If I'm Dreaming I Don't Want to Wake Up....





I have been writing since I was seven. I have notebooks and diaries saved that can prove it to you. It has always been my salvation, my way to express myself. Even if I am the only one who ever read it. And going back and reading things you wrote years before can be cathartic, and on the flip side depressing. You either see how far you have progressed as a writer, and as a person, or you see that you haven't really moved that far ahead. If you are lucky you are the former.
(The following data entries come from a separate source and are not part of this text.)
## config.mk

```make
export PLATFORM = sky130hd
export DESIGN_NAME = ram_march_tester
export DESIGN_NICKNAME = d
export VERILOG_FILES = /design/src/rtl/ram_march_tester.sv
export SDC_FILE = /design/constraint.sdc
export NUM_CORES = 1
export LEC_CHECK = 0
export BUFFER_PORTS_ARGS = -buffer_cell sky130_fd_sc_hd__buf_4
export CAP_MARGIN = 5
export CORE_AREA = 2 2 73 75
export DETAILED_ROUTE_END_ITERATION = 10
export DIE_AREA = 0 0 75 77
export MAX_ROUTING_LAYER = met4
export PLACE_DENSITY = 0.86
export SYNTH_ARGS = -nofsm -noshare
export SYNTH_HDL_FRONTEND = slang
export SYNTH_SLANG_ARGS = --single-unit
export TNS_END_PERCENT = 1
```

## constraint.sdc

```tcl
create_clock -name clk -period 2.3 [get_ports clk]
set_clock_uncertainty 0.1 [all_clocks]
set_input_delay 0.115 -clock clk [delete_from_list [all_inputs] [get_ports clk]]
set_output_delay 0.115 -clock clk [all_outputs]
set_load 0.02 [all_outputs]
```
I always harbored the fantasy somewhere in the back of my mind that I could be published. I submitted to local magazines and newspapers. Had a few things show up here and there, but for a long time I didn't write. Early in my marriage I worked too much. Than I had kids. Than my father was sick. The excuses were many. Than came October 2009, I lost my job of 16 years. My marriage was falling apart and my son was diagnosed with pervasive development disorder, which is on the autistic spectrum. And like so many other Americans caught in the same way, I was loosing my house to foreclosure. The only control I had was to write. I found a job as a substitute teacher and started this blog. Writing everything out was the medicine I needed.

Early in 2010 I got into reviewing books and blog tours. The blog kind of started to evolve and I was coming into contact with a lot of indie writers. I "met" Emlyn Chand at Novel Publicity and she lit a fire under me. She gave me a chance, some work, and some much needed distraction. Around that time I started "Hunting the Moon." It started with the vision I had of someone watching a women as she wondered in a grave yard. But not just any grave yard. One that I had been hearing stories about since I was a kid. I kept writing. Every spare moment I had, which was not many, I poured into this story. The story grew into a novel, and I kept writing.

Early this year a random contest on a fellow bloggers page (your the best Mandy!) got me in touch with a wonderful author. Who I have developed so much respect and admiration for. One who has also become a friend in the writing community. (Jamie, you rock chica!) Who read the haphazard, not yet finished, first draft of "Hunting the Moon" and totally fell in love with it. She led me to Write More Publications.

So in the roundabout way we writers have this post is about the amazing thing that is determination. The amazing ways fate and chance work, and my signing with Write More Publications. I signed late last week with Write More to have "Hunting the Moon" published. It's still a long way off. The book will drop no later than October 2013, but after all this time what's one more year. One more year of edits and late nights after the kids go to bed. NEVER in a million years did I ever think my greatest childhood dream would be realized. To be published. For me it's not about how many books I sell or if I ever reach Stephanie Myer type fame. It's about seeing my book, my words and story, in someone else's hands. Because I have poured every ounce of my heart and soul into this book.

If I am dreaming I don't want to wake up. Sometimes it seems to good to be true.  And to tell you the truth with out Jamie Sue it would have never happened. With out Emlyn showing me the way indie publishing worked and mattered, it never wouldn't have happened. And certainly with out the great Theresa Oliver and Write More Publications, it NEVER wouldn't have happened. I need this more than I need air.

So if a lot of posts about the process turn up, forgive me. Excitement is still pouring from my veins. It still almost doesn't seem real to my jaded heart. But I am starting to except it, and roll with it. Allowing myself to enjoy it. Keep on buying and supporting indie books and authors. Keep on showing the world the great stuff that is coming out of nontraditional publishing houses. There is so much out there!!!!